The beneficial effects of dual inoculation on plant performance and the highest abundance of PSB in the treatments where Klebsiella was inoculated would suggest successful establishment and survival of this bacterium in the rhizosphere of Jerusalem artichoke. However, we did not sequence the PSB that were isolated, and so cannot conclude the possibility that in some treatments, especially the dual-inoculation treatments, rhizosphere modification by AMF also increased the abundance of other PSB that Klebsiella. Changes in the bacterial community in the rhizosphere as a result of mycorrhizal inoculum have been reported before45,46.
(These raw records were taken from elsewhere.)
$ cat src/rtl/handshake_slave.sv
// Valid/ready FIFO slave with an incrementing-sequence checker on the accepted stream.
// Accepted words are buffered in order; mismatches raise a sticky flag and a saturating count.
module handshake_slave #(
  parameter int WIDTH = 8,
  parameter int DEPTH = 4
) (
  input  logic                     clk,
  input  logic                     rst,
  input  logic                     s_valid,
  input  logic [WIDTH-1:0]         s_data,
  output logic                     s_ready,
  output logic                     o_valid,
  output logic [WIDTH-1:0]         o_data,
  input  logic                     o_ready,
  output logic [$clog2(DEPTH):0]   level,
  output logic                     seq_err,
  input  logic                     err_clr,
  output logic [7:0]               err_cnt,
  output logic [15:0]              rx_cnt
);

  localparam int AW = $clog2(DEPTH);
  localparam int LW = AW + 1;
  localparam logic [LW-1:0] FULL_LEVEL = LW'(DEPTH);

  typedef enum logic {IDLE, TRACK} chk_state_t;

  logic [WIDTH-1:0] r_mem [DEPTH];
  logic [AW-1:0]    r_wr_ptr;
  logic [AW-1:0]    r_rd_ptr;
  logic [LW-1:0]    r_level;

  chk_state_t       r_state;
  logic [WIDTH-1:0] r_expected;
  logic             r_seq_err;
  logic [7:0]       r_err_cnt;
  logic [15:0]      r_rx_cnt;

  logic             w_accept;
  logic             w_pop;
  logic             w_mismatch;
  logic [WIDTH-1:0] w_next_exp;

  // Handshake flags come only from the registered level, so s_ready never depends on o_ready.
  assign s_ready    = (r_level < FULL_LEVEL);
  assign o_valid    = (r_level != '0);
  assign o_data     = r_mem[r_rd_ptr];
  assign level      = r_level;

  assign w_accept   = s_valid & s_ready;
  assign w_pop      = o_valid & o_ready;
  assign w_next_exp = s_data + 1'b1;
  assign w_mismatch = w_accept && (r_state == TRACK) && (s_data != r_expected);

  // NOTE: sequential state uses non-blocking assignments so every register samples pre-edge values.
  always_ff @(posedge clk or posedge rst) begin
    if (rst) begin
      r_wr_ptr <= '0;
      r_rd_ptr <= '0;
      r_level  <= '0;
    end else begin
      if (w_accept) r_wr_ptr <= r_wr_ptr + 1'b1;
      if (w_pop)    r_rd_ptr <= r_rd_ptr + 1'b1;
      case ({w_accept, w_pop})
        2'b10:   r_level <= r_level + 1'b1;
        2'b01:   r_level <= r_level - 1'b1;
        default: r_level <= r_level;
      endcase
    end
  end

  // NOTE: storage is deliberately not reset; contents are unreachable until written because level gates o_valid.
  always_ff @(posedge clk) begin
    if (w_accept) r_mem[r_wr_ptr] <= s_data;
  end

  always_ff @(posedge clk or posedge rst) begin
    if (rst) begin
      r_state    <= IDLE;
      r_expected <= '0;
      r_seq_err  <= 1'b0;
      r_err_cnt  <= '0;
      r_rx_cnt   <= '0;
    end else begin
      if (w_accept) begin
        r_rx_cnt   <= r_rx_cnt + 16'd1;
        r_expected <= w_next_exp;
        case (r_state)
          IDLE:    r_state <= TRACK;
          default: r_state <= TRACK;
        endcase
      end
      // A mismatch on the same edge as err_clr keeps the flag set.
      if (w_mismatch) begin
        r_seq_err <= 1'b1;
        if (r_err_cnt != 8'hFF) r_err_cnt <= r_err_cnt + 8'd1;
      end else if (err_clr) begin
        r_seq_err <= 1'b0;
      end
    end
  end

  assign seq_err = r_seq_err;
  assign err_cnt = r_err_cnt;
  assign rx_cnt  = r_rx_cnt;

endmodule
In our experiment we selected a strain of Klebsiella because it both enhanced phosphate solubilization, through acidification of the environment by exuding organic acids, and because it showed high productivity of IAA, which could subsequently modify plant root growth. Attribution of causality to either enhanced rock phosphate dissolution and P uptake from soluble P after dual inoculation (T8) or root modification is therefore not possible. Positive effects of PSB (or PGPR) through root modification have been reported by Kavatagi and Lakshman47 who noted enhanced root growth after inoculation with AMF and PSB. Their data also suggest higher specific root length after inoculation, consistent with fungal and / or bacterial impacts on root morphology. Our findings are also consistent with results reported by Pindi et al.34 who documented high IAA production and enhanced growth performance of a cotton variety when inoculated with a strain of Bacillus that both showed phosphate-solubilizing activity and enhanced IAA production. Beneficial effects of PSB have also been described for a suite of further crops by Shankar et al.48 and Singh et al.49.
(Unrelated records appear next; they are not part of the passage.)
==> config.mk <==
export PLATFORM = sky130hd
export DESIGN_NAME = s2p_rx
export DESIGN_NICKNAME = d
export VERILOG_FILES = /design/src/rtl/s2p_rx.sv
export SDC_FILE = /design/constraint.sdc
export NUM_CORES = 1
export LEC_CHECK = 0
export ABC_AREA = 0
export BUFFER_PORTS_ARGS = -buffer_cell sky130_fd_sc_hd__buf_2
export CORE_MARGIN = 2
export CORE_UTILIZATION = 48
export CTS_CLUSTER_SIZE = 8
export DETAILED_ROUTE_END_ITERATION = 16
export MAX_ROUTING_LAYER = met4
export PLACE_DENSITY = 0.67
export SLEW_MARGIN = 20
export SYNTH_ARGS = -nofsm -noshare
export SYNTH_HDL_FRONTEND = slang
export SYNTH_SLANG_ARGS = --single-unit
==> constraint.sdc <==
create_clock -name clk -period 4.4 [get_ports clk]
set_input_delay 1.1 -clock clk [delete_from_list [all_inputs] [get_ports clk]]
set_output_delay 1.1 -clock clk [all_outputs]
set_load 0.02 [all_outputs]
==> src/rtl/s2p_rx.sv <==
// Serial-to-parallel receiver: assembles MSB-first words from a valid-qualified
// bit stream and buffers them in a first-word fall-through FIFO.
module s2p_rx #(
  parameter int unsigned WIDTH = 4,
  parameter int unsigned DEPTH = 4
) (
  input  logic                     clk,
  input  logic                     rst,
  input  logic                     data,
  input  logic                     vld,
  input  logic                     rd,
  output logic [WIDTH-1:0]         dout,
  output logic                     dout_vld,
  output logic [$clog2(DEPTH):0]   level,
  output logic                     full,
  output logic                     frm_err,
  output logic                     ovf
);

  localparam int unsigned PW = $clog2(DEPTH);
  localparam int unsigned LW = PW + 1;
  localparam int unsigned CW = (WIDTH > 1) ? $clog2(WIDTH) : 1;
  localparam logic [CW-1:0] CntLast = CW'(WIDTH - 1);
  localparam logic [LW-1:0] LvlFull = LW'(DEPTH);

  typedef enum logic {
    StIdle,
    StRecv
  } state_e;

  state_e           r_state;
  logic [CW-1:0]    r_cnt;
  logic [WIDTH-1:0] r_shift;
  logic             r_frm_err;
  logic             r_ovf;
  logic [LW-1:0]    r_level;
  logic [PW-1:0]    r_wptr;
  logic [PW-1:0]    r_rptr;
  logic [WIDTH-1:0] r_mem [DEPTH];

  logic [WIDTH-1:0] w_word;
  logic             w_push;
  logic             w_pop;
  logic             w_full;
  logic             w_wr;

  // Word as it stands after shifting in the current bit.
  assign w_word = {r_shift[WIDTH-2:0], data};
  assign w_push = vld && (r_cnt == CntLast);
  assign w_pop  = rd && (r_level != '0);
  assign w_full = (r_level == LvlFull);
  // A pop on the same edge frees the slot, so a full FIFO still accepts the word.
  assign w_wr   = w_push && (!w_full || w_pop);

  always_ff @(posedge clk or posedge rst) begin
    if (rst) begin
      r_state   <= StIdle;
      r_cnt     <= '0;
      r_shift   <= '0;
      r_frm_err <= 1'b0;
    end else begin
      r_frm_err <= 1'b0;
      unique case (r_state)
        StIdle: begin
          if (vld) begin
            r_shift <= w_word;
            r_cnt   <= CW'(1);
            r_state <= StRecv;
          end
        end
        StRecv: begin
          if (!vld) begin
            r_frm_err <= 1'b1;
            r_cnt     <= '0;
            r_shift   <= '0;
            r_state   <= StIdle;
          end else if (w_push) begin
            r_cnt   <= '0;
            r_shift <= '0;
            r_state <= StIdle;
          end else begin
            r_shift <= w_word;
            r_cnt   <= r_cnt + CW'(1);
          end
        end
        default: begin
          r_state <= StIdle;
          r_cnt   <= '0;
          r_shift <= '0;
        end
      endcase
    end
  end

  always_ff @(posedge clk or posedge rst) begin
    if (rst) begin
      r_wptr  <= '0;
      r_rptr  <= '0;
      r_level <= '0;
      r_ovf   <= 1'b0;
      for (int i = 0; i < int'(DEPTH); i++) begin
        r_mem[i] <= '0;
      end
    end else begin
      if (w_wr) begin
        r_mem[r_wptr] <= w_word;
        r_wptr        <= r_wptr + PW'(1);
      end
      if (w_pop) begin
        r_rptr <= r_rptr + PW'(1);
      end
      if (w_wr && !w_pop) begin
        r_level <= r_level + LW'(1);
      end else if (!w_wr && w_pop) begin
        r_level <= r_level - LW'(1);
      end
      if (w_push && !w_wr) begin
        r_ovf <= 1'b1;
      end
    end
  end

  assign dout     = (r_level != '0) ? r_mem[r_rptr] : '0;
  assign dout_vld = (r_level != '0);
  assign level    = r_level;
  assign full     = w_full;
  assign frm_err  = r_frm_err;
  assign ovf      = r_ovf;

endmodule

==> results.sh <==
export IMPL_insertedDiodeCount=0
export IMPL_coreArea_mm2=0.00281
export IMPL_pwr_density_cell_mw_per_mm2=623
export IMPL_std_cell_rows=19
export IMPL_slowest_delay_ns=0.55
export IMPL_slew_viol_final=0
export IMPL_rrSetupSlack_ns=2.17
export IMPL_cp_slowest_cell="mux4_2"
export IMPL_r2r_end="level[2]$_DFFE_PP0P_"
export IMPL_hp_class="flop to flop"
export IMPL_fillers=240
export IMPL_use_met3_pct=6.55
export IMPL_critPathLaunchType="flop"
export IMPL_antenna_found_initial=0
export IMPL_seq_area_frac_synth_pct=53.4
export IMPL_dp_cells=146
export IMPL_first_global_vias=918
export IMPL_synth_top_area_cell="dfrtp_1"
export IMPL_p_int_mw=0.668
export IMPL_clkTransAtPathRegs_ns=0.10
export IMPL_swShare_pct=34.4
export IMPL_synth_edf_count=0
export IMPL_wl_per_cell_um=16.0
export IMPL_yosys_warnings=0
export IMPL_clock_latency_ns=0.34
export IMPL_min_period_ns=2.84
export IMPL_cts_setup_buffers=0
export IMPL_finalHoldViolCount=0
export IMPL_drive_above_1_share_pct=39.8
export IMPL_cts_buffers=5
export IMPL_path_cells="mux4_2 > and2_1 > buf_2"
export IMPL_fin_crit_sh_pct=64.6
export IMPL_worst_r2r_cell_count=8
export IMPL_ctsRootBufferMaster="clkbuf_4"
export IMPL_cts_resized=0
export IMPL_met1_usage_pct=22.5
export IMPL_cts_max_level=2
export IMPL_port_buffers=15
export IMPL_setup_violations=0
export IMPL_critPathKind="flop to output port"
export IMPL_cts_tree="yes"
export IMPL_instances_no_fill=154
export IMPL_worstMarginPinSlew_ns=0.714
export IMPL_yosysUniqueCellTypes=24
export IMPL_cp_arrival_ns=1.74
export IMPL_postSynthNetCount=113
export IMPL_initial_utilization_pct=51.7
export IMPL_finalClockSkew_ns=0.0114
export IMPL_synth_cells=101
export IMPL_place_gp_congestion=0.799
export IMPL_grt_use_met2_pct=27.8
export IMPL_cts_hold_buffers=0
export IMPL_status="finished, violations left"
export IMPL_die_area_mm2=0.00348
export IMPL_regArea_um2=776
export IMPL_syn_area_mm2=0.00145
export IMPL_min_path_cells=1
export IMPL_grt_max_degree=20
export IMPL_power_frac_seq_pct=46.6
export IMPL_dp_hpwl_um=1880
export IMPL_vias_per_cell=5.52
export IMPL_synthFlopType="dfrtp_1"
export IMPL_drtIter0Drc=26
export IMPL_grt_overflow_total=0
export IMPL_min_delay_start="ovf$_DFFE_PP0P_"
export IMPL_grtUsageTotal_pct=18.3
export IMPL_p_leak_nw=0.795
export IMPL_yosys_register_bits=31
export IMPL_area_delta_synth_final_pct=12.6
export IMPL_syn_area_per_cell_um2=14.4
export IMPL_max_slew_margin_pct=52.3
export IMPL_dr_pass1_iters=9
export IMPL_synth_top_area_share_pct=53.4
export IMPL_p_switching_mw=0.350
export IMPL_clock_path_buffers=2
export IMPL_fin_setup_tns_ns=0
export IMPL_routed_wirelength_um=2470
export IMPL_r2r_start="level[1]$_DFFE_PP0P_"
export IMPL_fp_dieH_um=59.0
export IMPL_ir_worst_vdd_v=0.000344
export IMPL_multi_input_area_um2=653
export IMPL_worstSetupEndpointType="output port"
export IMPL_required_ns=3.30
export IMPL_drc=1
export IMPL_rsz0062_at_grt="no"
export IMPL_fmax_mhz=352
export IMPL_grt_pass1_wl_um=4390
export IMPL_violations="design-rule violations"
export IMPL_pin_count=16
export IMPL_cp_max_fo=6
export IMPL_numClockSinks=31
export IMPL_die_x_um=59.0
export IMPL_synth_commonest_cells="dfrtp_1 (31), mux2_2 (17), ha_1 (6)"
export IMPL_synth_most_common_cell="dfrtp_1"
export IMPL_ant_nets=0
export IMPL_holdPathEnd="ovf$_DFFE_PP0P_"
export IMPL_layout_nets=134
export IMPL_pwr_share_clk_pct=18.4
export IMPL_async_flop_share_pct=100
export IMPL_combPwrFrac_pct=35.0
export IMPL_vias=850
export IMPL_gr_max_usage_layer="met2"
export IMPL_synth_area_leaders="dfrtp_1 (53%), mux2_2 (13%), mux4_2 (6.2%)"
export IMPL_maxCapViolCount=0
-- routing by layer --
metal / part of all wire, % / up-vias
met5: 0 / -
met4: 1.9 / 0
met3: 3.6 / 5
met2: 49 / 15
met1: 46 / 432
li1: - / 398
-- how the worst max path moves through the flow --
stage,slack [ns],from,endpoint
3_5_place_dp,1.50,rd,level[1]$_DFFE_PP0P_
4_1_cts,1.52,r_rptr[0]$_DFFE_PP0P_,dout[3]
3_3_place_gp,1.54,rd,level[1]$_DFFE_PP0P_
5_1_grt,1.47,r_rptr[0]$_DFFE_PP0P_,dout[1]
6_report,1.56,r_rptr[0]$_DFFE_PP0P_,dout[3]
2_1_floorplan,1.74,rd,level[1]$_DFFE_PP0P_
-- logic make-up (layout without fill, tap and decap cells) --
| kind of cell | Yosys count | after routing | synth area share, % |
|---|---|---|---|
| AO/OA/AOI/OAI | 7 | 7 | 3.71 |
| adder cells (fa/ha/maj) | 7 | 7 | 6.55 |
| buffers and inverters | 6 | 28 | 1.55 |
| flip-flops | 31 | 31 | 53.4 |
| multiplexers | 22 | 22 | 20.2 |
| XOR/XNOR | 6 | 6 | 3.62 |
| AND/OR/NAND/NOR | 22 | 22 | 10.9 |
-- cell type report --
cell class | instances | share of cell area (%)
Clock buffer | 8 | 4.21
Inverter | 4 | 0.919
Tap cell | 31 | 2.37
Timing Repair Buffer | 16 | 5.05
Sequential cell | 31 | 47.5
Multi-Input combinational cell | 64 | 40.0
-- cell usage in the layout (no fill, tap or decap), types with 5 or more instances in the layout --
| cell type | instances |
|---|---|
| clkbuf_4 | 5 |
| mux2_2 | 17 |
| dfrtp_1 | 31 |
| ha_1 | 6 |
| buf_2 | 15 |
-- sequential cells by signal (all words and copies together) (netlist names) --
name and count:
level 3, r_wptr 2, r_rptr 2, frm_err 1
r_cnt 2, ovf 1, r_mem 16, r_shift 3
r_state 1
-- through the flow --
step / setup WS (ns) / hold slack [ns] / util, % / power, mW / area, um2
global route: 1.47 / 0.503 / 58.3 / 1.10 / 1630
floorplan: 1.74 / 0.443 / - / 0.740 / 1450
global placement: 1.54 / 0.434 / 55.8 / 0.833 / 1570
CTS: 1.52 / 0.476 / 58.3 / 1.04 / 1630
detailed placement: 1.50 / 0.456 / 55.8 / 0.847 / 1570
finish: 1.56 / 0.468 / 58.3 / 1.02 / 1630
-- worst max-delay path, delay by kind of cell (launching register included) --
family        cells  cell delay (ns)
buf+inv           1             0.15
simple gates      1             0.17
flops             1             0.53
mux               1             0.55
-- power groups by stage --
stage	registers [mW]	clock network, mW	logic (mW)
6_report	0.474	0.187	0.356
3_3_place_gp	0.480	0	0.353
3_5_place_dp	0.484	0	0.364
2_1_floorplan	0.469	0	0.271
5_1_grt	0.493	0.205	0.398
4_1_cts	0.478	0.193	0.365
No activity file was read; power rests on OpenSTA's default activity.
While synthetic fertilizer (T10) resulted in larger plants than the application of rock phosphate (T9), we noted no differential effect of both P sources on plant inulin content. This result fits with an increasing body of papers that show that beneficial soil microbes, especially AMF, do not only enhance plant performance but also the concentration of useful secondary compounds50. Dual inoculation did enhance the effect of rock phosphate application, and dual inoculation could therefore replace expensive synthetic fertilizers by cheaper sources of P fertilizer. While we did not test for effects of dual inoculation in the presence of synthetic fertilizer, because costs for that practice would likely be prohibitive for Thai farmers, we noted that Neetu et al.42 described growth enhancement of flax (Linum usitatissimum) in the presence of PSB (Pseudomonas fluorescens) and AMF, allowing reduction of the amount of synthetic fertilizers that have to be applied.

Conclusions

Our investigation revealed beneficial effects of dual inoculation of a PSB strain (Klebsiella variicola) and AMF (especially Rhizophagus intraradices), when combined with addition of rock phosphate, in the growth promotion and inulin production of Jerusalem artichoke. The Klebsiella strain produced both IAA and organic acids that resulted in the acidification and dissolution of rock phosphate in culture conditions, and we suppose that this event may occur in the soil. The available P was subsequently taken up and transported to the root of Jerusalem artichoke by AMF. Therefore, dual inoculation may be a promising strategy to both reduce expensive synthetic fertilizers and to enhance inulin production. In order to verify these effects, field trials should be undertaken as the next step, before these plant-growth promoting microorganisms can be applied by farmers for the sustainable production of Jerusalem artichoke in the future.